RL from logical specifications. Long-horizon tasks are challenging to express using Markovian rewards. This line of work focuses on designing RL algorithms for learning to perform tasks expressed in logical specification languages such as Linear Temporal Logic (LTL). I have contributed to the theoretical foundations of RL from LTL specifications (Festschrift 22). I have designed a composable specification language for specifying robotics tasks (NeurIPS 19) along with algorithms to train policies to satisfy such specifications (NeurIPS 21, CAV 22).
I co-presented a tutorial on this topic at AAAI 2023!

Compositional reinforcement learning. This direction of research aims to build RL algorithms for learning to perform long-horizon tasks by decomposing the given task into simpler subtasks. For example, such decompositions can be obtained using user provided state abstractions (AISTATS 21) or from the structure in a given logical specification (NeurIPS 21). Compositional RL algorithms also enable us to train policies that generalize to a wide variety of tasks (ICML 23).

Verification of neural network controllers. Verifying safety of neural policies trained using RL is a challenging problem and current techniques do not scale well to long horizons. I have developed a compositional verification framework that leverages existing techniques and inductive reasoning to scale verification to long (potentially infinite) horizons (EMSOFT 21).

Publications

Kishor Jothimurugan, Suguman Bansal, Osbert Bastani, Rajeev Alur (2025). Specification-Guided Reinforcement Learning. International Conference on Neuro-symbolic Systems (NeuS).

Cite PDF

Kishor Jothimurugan, Steve Hsu, Osbert Bastani, Rajeev Alur (2023). Robust Subtask Leaning for Compositional Generalization. International Conference on Machine Learning (ICML).

Cite PDF ArXiv Code

Rajeev Alur, Osbert Bastani, Kishor Jothimurugan, Mateo Perez, Fabio Somenzi, Ashutosh Trivedi (2023). Policy Synthesis and Reinforcement Learning for Discounted LTL. International Conference on Computer Aided Verification (CAV).

Cite PDF ArXiv

Rajeev Alur, Suguman Bansal, Osbert Bastani, Kishor Jothimurugan (2022). A Framework for Transforming Specifications in Reinforcement Learning. Springer Festschrift in honor of Prof. Tom Henzinger.

Cite PDF ArXiv Slides

Kishor Jothimurugan, Suguman Bansal, Osbert Bastani, Rajeev Alur (2022). Specification-Guided Learning of Nash Equilibria with High Social Welfare. International Conference on Computer Aided Verification (CAV).
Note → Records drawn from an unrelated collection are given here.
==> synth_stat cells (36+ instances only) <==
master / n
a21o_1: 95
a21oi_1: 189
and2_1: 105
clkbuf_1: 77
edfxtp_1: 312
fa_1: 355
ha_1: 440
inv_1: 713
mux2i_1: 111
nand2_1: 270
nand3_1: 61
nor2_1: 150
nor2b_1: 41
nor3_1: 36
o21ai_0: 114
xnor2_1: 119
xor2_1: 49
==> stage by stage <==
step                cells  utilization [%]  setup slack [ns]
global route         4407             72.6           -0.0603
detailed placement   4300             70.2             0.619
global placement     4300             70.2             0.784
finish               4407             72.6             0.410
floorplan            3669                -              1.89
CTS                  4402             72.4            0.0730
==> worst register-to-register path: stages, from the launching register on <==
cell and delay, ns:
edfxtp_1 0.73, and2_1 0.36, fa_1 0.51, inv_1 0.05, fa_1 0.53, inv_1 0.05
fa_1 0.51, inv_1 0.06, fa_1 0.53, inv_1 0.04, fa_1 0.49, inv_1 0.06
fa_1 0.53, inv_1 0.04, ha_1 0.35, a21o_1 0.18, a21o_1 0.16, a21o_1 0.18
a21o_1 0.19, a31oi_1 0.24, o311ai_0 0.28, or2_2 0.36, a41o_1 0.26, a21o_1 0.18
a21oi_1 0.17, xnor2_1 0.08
## src/rtl/core/rpam_pkg.sv

```systemverilog
// ----------------------------------------------------------------------------
// rpam_pkg
// shared constants for the rotation pixel address map: default widths,
// register indexes and register reset values
// ----------------------------------------------------------------------------
package rpam_pkg;

    // default parameter values
    localparam int DIM_BITS_DEF  = 12;
    localparam int FRAC_BITS_DEF = 14;

    // byte offsets are always this wide
    localparam int OFF_BITS = 26;

    // configuration port
    localparam int CFG_ADDR_BITS = 3;

    typedef enum logic [CFG_ADDR_BITS-1:0] {
        REG_SRC_WIDTH  = 3'd0,
        REG_SRC_HEIGHT = 3'd1,
        REG_DST_WIDTH  = 3'd2,
        REG_DST_HEIGHT = 3'd3,
        REG_COS        = 3'd4,
        REG_SIN        = 3'd5
    } cfg_reg_t;

    // register reset values
    localparam int RST_SRC_WIDTH  = 640;
    localparam int RST_SRC_HEIGHT = 480;
    localparam int RST_DST_WIDTH  = 794;
    localparam int RST_DST_HEIGHT = 735;
    localparam int RST_COS        = 14189;
    localparam int RST_SIN        = 8192;

endpackage

```

## src/rtl/core/rotate_pixel_address_map.sv

```systemverilog
// ----------------------------------------------------------------------------
// rotate_pixel_address_map
// maps a destination pixel back through a rotation and gives byte offsets
// ----------------------------------------------------------------------------
// input items on s_*: one destination position (row, column) each.
// result items on m_*: in_range flag in tuser, source and destination byte
// offsets in tdata, for 24-bit pixels in rows padded to four bytes. the
// source offset is zero when the point falls outside the source image.
// registers (sizes, q-format cosine and sine) load through cfg_wr_en /
// cfg_addr / cfg_wr_data, one per clock; the user must write them only
// while no item is in flight, which the block does not enforce. six
// register stages: three in the rotation front end (centre, multiply,
// sum) and three in the offset back end (truncate and check, stride
// multiply, add). throughput is one item per clock while m_tready is high;
// every stage has its own valid bit and advances when empty or when the
// stage after it advances, so a stalled m_tready fills bubbles first and
// only then drops s_tready. reset clears all valid bits and loads the
// default registers: 640x480 source, 794x735 destination, 30 degrees.
// ----------------------------------------------------------------------------
module rotate_pixel_address_map #(
    parameter int DIM_BITS  = rpam_pkg::DIM_BITS_DEF,
    parameter int FRAC_BITS = rpam_pkg::FRAC_BITS_DEF,
    localparam int CW       = FRAC_BITS + 2,
    localparam int CFG_W    = (DIM_BITS > CW) ? DIM_BITS : CW,
    localparam int S_DATA_W = ((2 * DIM_BITS + 7) / 8) * 8,
    localparam int M_DATA_W = ((2 * rpam_pkg::OFF_BITS + 7) / 8) * 8
) (
    input  logic                              aclk,
    input  logic                              aresetn,
    // configuration
    input  logic                              cfg_wr_en,
    input  logic [rpam_pkg::CFG_ADDR_BITS-1:0] cfg_addr,
    input  logic [CFG_W-1:0]                  cfg_wr_data,
    // input items
    input  logic                              s_tvalid,
    output logic                              s_tready,
    input  logic [S_DATA_W-1:0]               s_tdata,   // dst_row, dst_col
    // result items
    output logic                              m_tvalid,
    input  logic                              m_tready,
    output logic [M_DATA_W-1:0]               m_tdata,   // src_offset, dst_offset
    output logic [0:0]                        m_tuser    // in_range
);

    localparam int AW = DIM_BITS + FRAC_BITS + 4;
    localparam int SW = DIM_BITS + 2;
    localparam int OW = rpam_pkg::OFF_BITS;

    logic [DIM_BITS-1:0]  src_width_reg, src_height_reg, dst_width_reg, dst_height_reg;
    logic signed [CW-1:0] cos_reg, sin_reg;

    logic [SW-1:0] src_stride_sum, dst_stride_sum;
    logic [SW-1:0] src_stride, dst_stride;

    logic                 mid_valid, mid_ready;
    logic signed [AW-1:0] mid_ax, mid_ay;
    logic [DIM_BITS-1:0]  mid_row, mid_col;

    logic                 res_in_range;
    logic [OW-1:0]        res_src_offset, res_dst_offset;

    always_ff @(posedge aclk) begin
        if (!aresetn) begin
            src_width_reg  <= DIM_BITS'(rpam_pkg::RST_SRC_WIDTH);
            src_height_reg <= DIM_BITS'(rpam_pkg::RST_SRC_HEIGHT);
            dst_width_reg  <= DIM_BITS'(rpam_pkg::RST_DST_WIDTH);
            dst_height_reg <= DIM_BITS'(rpam_pkg::RST_DST_HEIGHT);
            cos_reg        <= CW'(rpam_pkg::RST_COS);
            sin_reg        <= CW'(rpam_pkg::RST_SIN);
        end else if (cfg_wr_en) begin
            unique case (cfg_addr)
                rpam_pkg::REG_SRC_WIDTH:  src_width_reg  <= cfg_wr_data[DIM_BITS-1:0];
                rpam_pkg::REG_SRC_HEIGHT: src_height_reg <= cfg_wr_data[DIM_BITS-1:0];
                rpam_pkg::REG_DST_WIDTH:  dst_width_reg  <= cfg_wr_data[DIM_BITS-1:0];
                rpam_pkg::REG_DST_HEIGHT: dst_height_reg <= cfg_wr_data[DIM_BITS-1:0];
                rpam_pkg::REG_COS:        cos_reg        <= $signed(cfg_wr_data[CW-1:0]);
                rpam_pkg::REG_SIN:        sin_reg        <= $signed(cfg_wr_data[CW-1:0]);
                default: ;
            endcase
        end
    end

    // row stride: 3*w rounded up to a multiple of 4
    assign src_stride_sum = SW'({src_width_reg, 1'b0}) + SW'(src_width_reg) + SW'(3);
    assign dst_stride_sum = SW'({dst_width_reg, 1'b0}) + SW'(dst_width_reg) + SW'(3);
    assign src_stride     = {src_stride_sum[SW-1:2], 2'b00};
    assign dst_stride     = {dst_stride_sum[SW-1:2], 2'b00};

    rpam_rotate #(
        .DIM_BITS  (DIM_BITS),
        .FRAC_BITS (FRAC_BITS)
    ) u_rotate (
        .aclk       (aclk),
        .aresetn    (aresetn),
        .src_width  (src_width_reg),
        .src_height (src_height_reg),
        .dst_width  (dst_width_reg),
        .dst_height (dst_height_reg),
        .cos_coef   (cos_reg),
        .sin_coef   (sin_reg),
        .in_valid   (s_tvalid),
        .in_ready   (s_tready),
        .in_row     (s_tdata[DIM_BITS-1:0]),
        .in_col     (s_tdata[2*DIM_BITS-1:DIM_BITS]),
        .out_valid  (mid_valid),
        .out_ready  (mid_ready),
        .out_ax     (mid_ax),
        .out_ay     (mid_ay),
        .out_row    (mid_row),
        .out_col    (mid_col)
    );

    rpam_offset #(
        .DIM_BITS  (DIM_BITS),
        .FRAC_BITS (FRAC_BITS)
    ) u_offset (
        .aclk           (aclk),
        .aresetn        (aresetn),
        .src_width      (src_width_reg),
        .src_height     (src_height_reg),
        .src_stride     (src_stride),
        .dst_stride     (dst_stride),
        .in_valid       (mid_valid),
        .in_ready       (mid_ready),
        .in_ax          (mid_ax),
        .in_ay          (mid_ay),
        .in_row         (mid_row),
        .in_col         (mid_col),
        .out_valid      (m_tvalid),
        .out_ready      (m_tready),
        .out_in_range   (res_in_range),
        .out_src_offset (res_src_offset),
        .out_dst_offset (res_dst_offset)
    );

    assign m_tdata    = M_DATA_W'({res_dst_offset, res_src_offset});
    assign m_tuser[0] = res_in_range;

endmodule

```

## src/rtl/core/rpam_rotate.sv

```systemverilog
// ----------------------------------------------------------------------------
// rpam_rotate
// three-stage front end: centre the destination position, form the four
// coefficient products, sum them with the source half size in fixed point
// ----------------------------------------------------------------------------
module rpam_rotate #(
    parameter int DIM_BITS  = rpam_pkg::DIM_BITS_DEF,
    parameter int FRAC_BITS = rpam_pkg::FRAC_BITS_DEF,
    localparam int CW = FRAC_BITS + 2,
    localparam int AW = DIM_BITS + FRAC_BITS + 4
) (
    input  logic                 aclk,
    input  logic                 aresetn,
    // configuration, stable while items are in flight
    input  logic [DIM_BITS-1:0]  src_width,
    input  logic [DIM_BITS-1:0]  src_height,
    input  logic [DIM_BITS-1:0]  dst_width,
    input  logic [DIM_BITS-1:0]  dst_height,
    input  logic signed [CW-1:0] cos_coef,
    input  logic signed [CW-1:0] sin_coef,
    // upstream
    input  logic                 in_valid,
    output logic                 in_ready,
    input  logic [DIM_BITS-1:0]  in_row,
    input  logic [DIM_BITS-1:0]  in_col,
    // downstream
    output logic                 out_valid,
    input  logic                 out_ready,
    output logic signed [AW-1:0] out_ax,
    output logic signed [AW-1:0] out_ay,
    output logic [DIM_BITS-1:0]  out_row,
    output logic [DIM_BITS-1:0]  out_col
);

    localparam int XW = DIM_BITS + 1;
    localparam int PW = XW + CW;

    logic v1_reg, v2_reg, v3_reg;
    logic rdy1, rdy2, rdy3;

    // stage 1: centred position
    logic signed [XW-1:0] x_next, y_next;
    logic signed [XW-1:0] x_reg, y_reg;
    logic [DIM_BITS-1:0]  row1_reg, col1_reg;

    // stage 2: products
    logic signed [PW-1:0] xc_reg, xs_reg, yc_reg, ys_reg;
    logic [DIM_BITS-1:0]  row2_reg, col2_reg;

    // stage 3: fixed-point source position
    logic signed [AW-1:0] half_sw, half_sh;
    logic signed [AW-1:0] ax_next, ay_next;
    logic signed [AW-1:0] ax_reg, ay_reg;
    logic [DIM_BITS-1:0]  row3_reg, col3_reg;

    // a stage moves when it is empty or the next one moves
    assign rdy3     = !v3_reg || out_ready;
    assign rdy2     = !v2_reg || rdy3;
    assign rdy1     = !v1_reg || rdy2;
    assign in_ready = rdy1;

    assign x_next = $signed({1'b0, in_col}) - $signed({2'b00, dst_width[DIM_BITS-1:1]});
    assign y_next = $signed({1'b0, in_row}) - $signed({2'b00, dst_height[DIM_BITS-1:1]});

    assign half_sw = AW'($signed({1'b0, src_width[DIM_BITS-1:1], {FRAC_BITS{1'b0}}}));
    assign half_sh = AW'($signed({1'b0, src_height[DIM_BITS-1:1], {FRAC_BITS{1'b0}}}));

    assign ax_next = AW'(xc_reg) - AW'(ys_reg) + half_sw;
    assign ay_next = AW'(xs_reg) + AW'(yc_reg) + half_sh;

    always_ff @(posedge aclk) begin
        if (!aresetn) begin
            v1_reg <= 1'b0;
            v2_reg <= 1'b0;
            v3_reg <= 1'b0;
        end else begin
            if (rdy1) begin
                v1_reg <= in_valid;
            end
            if (rdy2) begin
                v2_reg <= v1_reg;
            end
            if (rdy3) begin
                v3_reg <= v2_reg;
            end
        end
    end

    always_ff @(posedge aclk) begin
        if (rdy1) begin
            x_reg    <= x_next;
            y_reg    <= y_next;
            row1_reg <= in_row;
            col1_reg <= in_col;
        end
        if (rdy2) begin
            xc_reg   <= PW'(x_reg) * PW'(cos_coef);
            xs_reg   <= PW'(x_reg) * PW'(sin_coef);
            yc_reg   <= PW'(y_reg) * PW'(cos_coef);
            ys_reg   <= PW'(y_reg) * PW'(sin_coef);
            row2_reg <= row1_reg;
            col2_reg <= col1_reg;
        end
        if (rdy3) begin
            ax_reg   <= ax_next;
            ay_reg   <= ay_next;
            row3_reg <= row2_reg;
            col3_reg <= col2_reg;
        end
    end

    assign out_valid = v3_reg;
    assign out_ax    = ax_reg;
    assign out_ay    = ay_reg;
    assign out_row   = row3_reg;
    assign out_col   = col3_reg;

endmodule

```

## src/rtl/core/rpam_offset.sv

```systemverilog
// ----------------------------------------------------------------------------
// rpam_offset
// three-stage back end: truncate to whole source pixels and range check,
// multiply by the padded row strides, add the column bytes
// ----------------------------------------------------------------------------
module rpam_offset #(
    parameter int DIM_BITS  = rpam_pkg::DIM_BITS_DEF,
    parameter int FRAC_BITS = rpam_pkg::FRAC_BITS_DEF,
    localparam int AW = DIM_BITS + FRAC_BITS + 4,
    localparam int SW = DIM_BITS + 2
) (
    input  logic                 aclk,
    input  logic                 aresetn,
    input  logic [DIM_BITS-1:0]  src_width,
    input  logic [DIM_BITS-1:0]  src_height,
    input  logic [SW-1:0]        src_stride,
    input  logic [SW-1:0]        dst_stride,
    // upstream
    input  logic                 in_valid,
    output logic                 in_ready,
    input  logic signed [AW-1:0] in_ax,
    input  logic signed [AW-1:0] in_ay,
    input  logic [DIM_BITS-1:0]  in_row,
    input  logic [DIM_BITS-1:0]  in_col,
    // downstream
    output logic                 out_valid,
    input  logic                 out_ready,
    output logic                 out_in_range,
    output logic [rpam_pkg::OFF_BITS-1:0] out_src_offset,
    output logic [rpam_pkg::OFF_BITS-1:0] out_dst_offset
);

    localparam int OW    = rpam_pkg::OFF_BITS;
    localparam int PRW   = 2 * DIM_BITS + 3;
    localparam int EW    = (PRW > OW) ? PRW : OW;
    localparam int IW    = AW - FRAC_BITS;

    logic v4_reg, v5_reg, v6_reg;
    logic rdy4, rdy5, rdy6;

    // stage 4: truncation toward zero and range check
    logic signed [AW-1:0] ax_adj, ay_adj;
    logic [IW-1:0]        sx_full, sy_full;
    logic                 src_hit;
    logic                 in4_reg;
    logic [DIM_BITS-1:0]  sx_reg, sy_reg, row4_reg, col4_reg;

    // stage 5: partial terms
    logic                 in5_reg;
    logic [EW-1:0]        sp_reg, sc_reg, dp_reg, dc_reg;

    // stage 6: offsets
    logic [EW-1:0]        soff_sum, doff_sum;
    logic                 in6_reg;
    logic [OW-1:0]        soff_reg, doff_reg;

    assign rdy6     = !v6_reg || out_ready;
    assign rdy5     = !v5_reg || rdy6;
    assign rdy4     = !v4_reg || rdy5;
    assign in_ready = rdy4;

    // negative values get all-ones fraction added so the shift rounds toward zero
    assign ax_adj = in_ax + (in_ax[AW-1] ? AW'({FRAC_BITS{1'b1}}) : AW'(0));
    assign ay_adj = in_ay + (in_ay[AW-1] ? AW'({FRAC_BITS{1'b1}}) : AW'(0));
    assign sx_full = ax_adj[AW-1:FRAC_BITS];
    assign sy_full = ay_adj[AW-1:FRAC_BITS];

    assign src_hit = !sx_full[IW-1] && !sy_full[IW-1]
                  && (sx_full[IW-2:0] < (IW-1)'(src_width))
                  && (sy_full[IW-2:0] < (IW-1)'(src_height));

    assign soff_sum = sp_reg + sc_reg;
    assign doff_sum = dp_reg + dc_reg;

    always_ff @(posedge aclk) begin
        if (!aresetn) begin
            v4_reg <= 1'b0;
            v5_reg <= 1'b0;
            v6_reg <= 1'b0;
        end else begin
            if (rdy4) begin
                v4_reg <= in_valid;
            end
            if (rdy5) begin
                v5_reg <= v4_reg;
            end
            if (rdy6) begin
                v6_reg <= v5_reg;
            end
        end
    end

    always_ff @(posedge aclk) begin
        if (rdy4) begin
            in4_reg  <= src_hit;
            // out-of-range points use coordinate zero so the offset comes out zero
            sx_reg   <= src_hit ? sx_full[DIM_BITS-1:0] : '0;
            sy_reg   <= src_hit ? sy_full[DIM_BITS-1:0] : '0;
            row4_reg <= in_row;
            col4_reg <= in_col;
        end
        if (rdy5) begin
            in5_reg <= in4_reg;
            sp_reg  <= EW'(src_stride) * EW'(sy_reg);
            sc_reg  <= EW'({sx_reg, 1'b0}) + EW'(sx_reg);
            dp_reg  <= EW'(dst_stride) * EW'(row4_reg);
            dc_reg  <= EW'({col4_reg, 1'b0}) + EW'(col4_reg);
        end
        if (rdy6) begin
            in6_reg  <= in5_reg;
            soff_reg <= soff_sum[OW-1:0];
            doff_reg <= doff_sum[OW-1:0];
        end
    end

    assign out_valid      = v6_reg;
    assign out_in_range   = in6_reg;
    assign out_src_offset = soff_reg;
    assign out_dst_offset = doff_reg;

endmodule

```
==> src/hw/rtl/nearest_neighbor_rgb_resize_defines.svh <==
// Assertion helpers, included by nnrr_ctrl.sv.
`ifndef NEAREST_NEIGHBOR_RGB_RESIZE_DEFINES_SVH
`define NEAREST_NEIGHBOR_RGB_RESIZE_DEFINES_SVH

// Consequent must hold in the same cycle as the antecedent.
`define NNRR_ASSERT_NOW(label, clk, rst, ante, cons, msg) \
   label: assert property (@(posedge clk) disable iff (rst) (ante) |-> (cons)) \
      else $error(msg);

// Consequent must hold in the cycle after the antecedent.
`define NNRR_ASSERT_NEXT(label, clk, rst, ante, cons, msg) \
   label: assert property (@(posedge clk) disable iff (rst) (ante) |=> (cons)) \
      else $error(msg);

`endif

==> src/hw/rtl/nnrr_pkg.sv <==
package nnrr_pkg;

   localparam int NNRR_MAX_DIM      = 512;
   localparam int NNRR_STORE_PIXELS = 262144;

   localparam int DIM_W     = 10;
   localparam int POS_W     = 9;
   localparam int COLOR_W   = 8;
   localparam int PIX_W     = 3 * COLOR_W;
   localparam int PROD_W    = POS_W + DIM_W;
   localparam int IDX_W     = 2 * DIM_W;
   localparam int REG_IDX_W = 2;

   localparam logic [REG_IDX_W-1:0] REG_SRC_WIDTH  = 2'd0;
   localparam logic [REG_IDX_W-1:0] REG_SRC_HEIGHT = 2'd1;
   localparam logic [REG_IDX_W-1:0] REG_DST_WIDTH  = 2'd2;
   localparam logic [REG_IDX_W-1:0] REG_DST_HEIGHT = 2'd3;

   localparam logic [DIM_W-1:0] SRC_WIDTH_RST  = 10'd320;
   localparam logic [DIM_W-1:0] SRC_HEIGHT_RST = 10'd240;
   localparam logic [DIM_W-1:0] DST_WIDTH_RST  = 10'd160;
   localparam logic [DIM_W-1:0] DST_HEIGHT_RST = 10'd120;

   typedef enum logic {
      OP_WRITE = 1'b0,
      OP_READ  = 1'b1
   } nnrr_op_type;

   typedef enum logic [1:0] {
      STATUS_OK       = 2'd0,
      STATUS_WR_DROP  = 2'd1,
      STATUS_RD_RANGE = 2'd2
   } nnrr_status_type;

   typedef struct packed {
      logic load_req;
      logic do_write;
      logic check;
      logic row_start;
      logic row_save;
      logic col_start;
      logic col_save;
      logic calc_index;
      logic lookup;
      logic load_rsp;
   } nnrr_cmd_type;

   typedef struct packed {
      logic out_of_range;
      logic div_busy;
      logic div_done;
   } nnrr_stat_type;

   function automatic logic [DIM_W-1:0] clamp_dim(input logic [DIM_W-1:0] value,
                                                  input int max_dim);
      logic [DIM_W-1:0] res;
      res = value;
      if (int'(value) > max_dim) begin
         res = DIM_W'(max_dim);
      end
      return res;
   endfunction

endpackage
Cite PDF ArXiv Code Slides

Kishor Jothimurugan, Suguman Bansal, Osbert Bastani, Rajeev Alur (2021). Compositional Reinforcement Learning from Logical Specifications. Advances in Neural Information Processing Systems (NeurIPS).

Cite PDF ArXiv Code

Radoslav Ivanov, Kishor Jothimurugan, Steve Hsu, Shaan Vaidya, Rajeev Alur, Osbert Bastani (2021). Compositional Learning and Verification of Neural Network Controllers. International Conference on Embedded Software (EMSOFT).

Cite PDF Code Slides

Kishor Jothimurugan, Osbert Bastani, Rajeev Alur (2021). Abstract Value Iteration for Hierarchical Reinforcement Learning. International Conference on Artificial Intelligence and Statistics (AISTATS).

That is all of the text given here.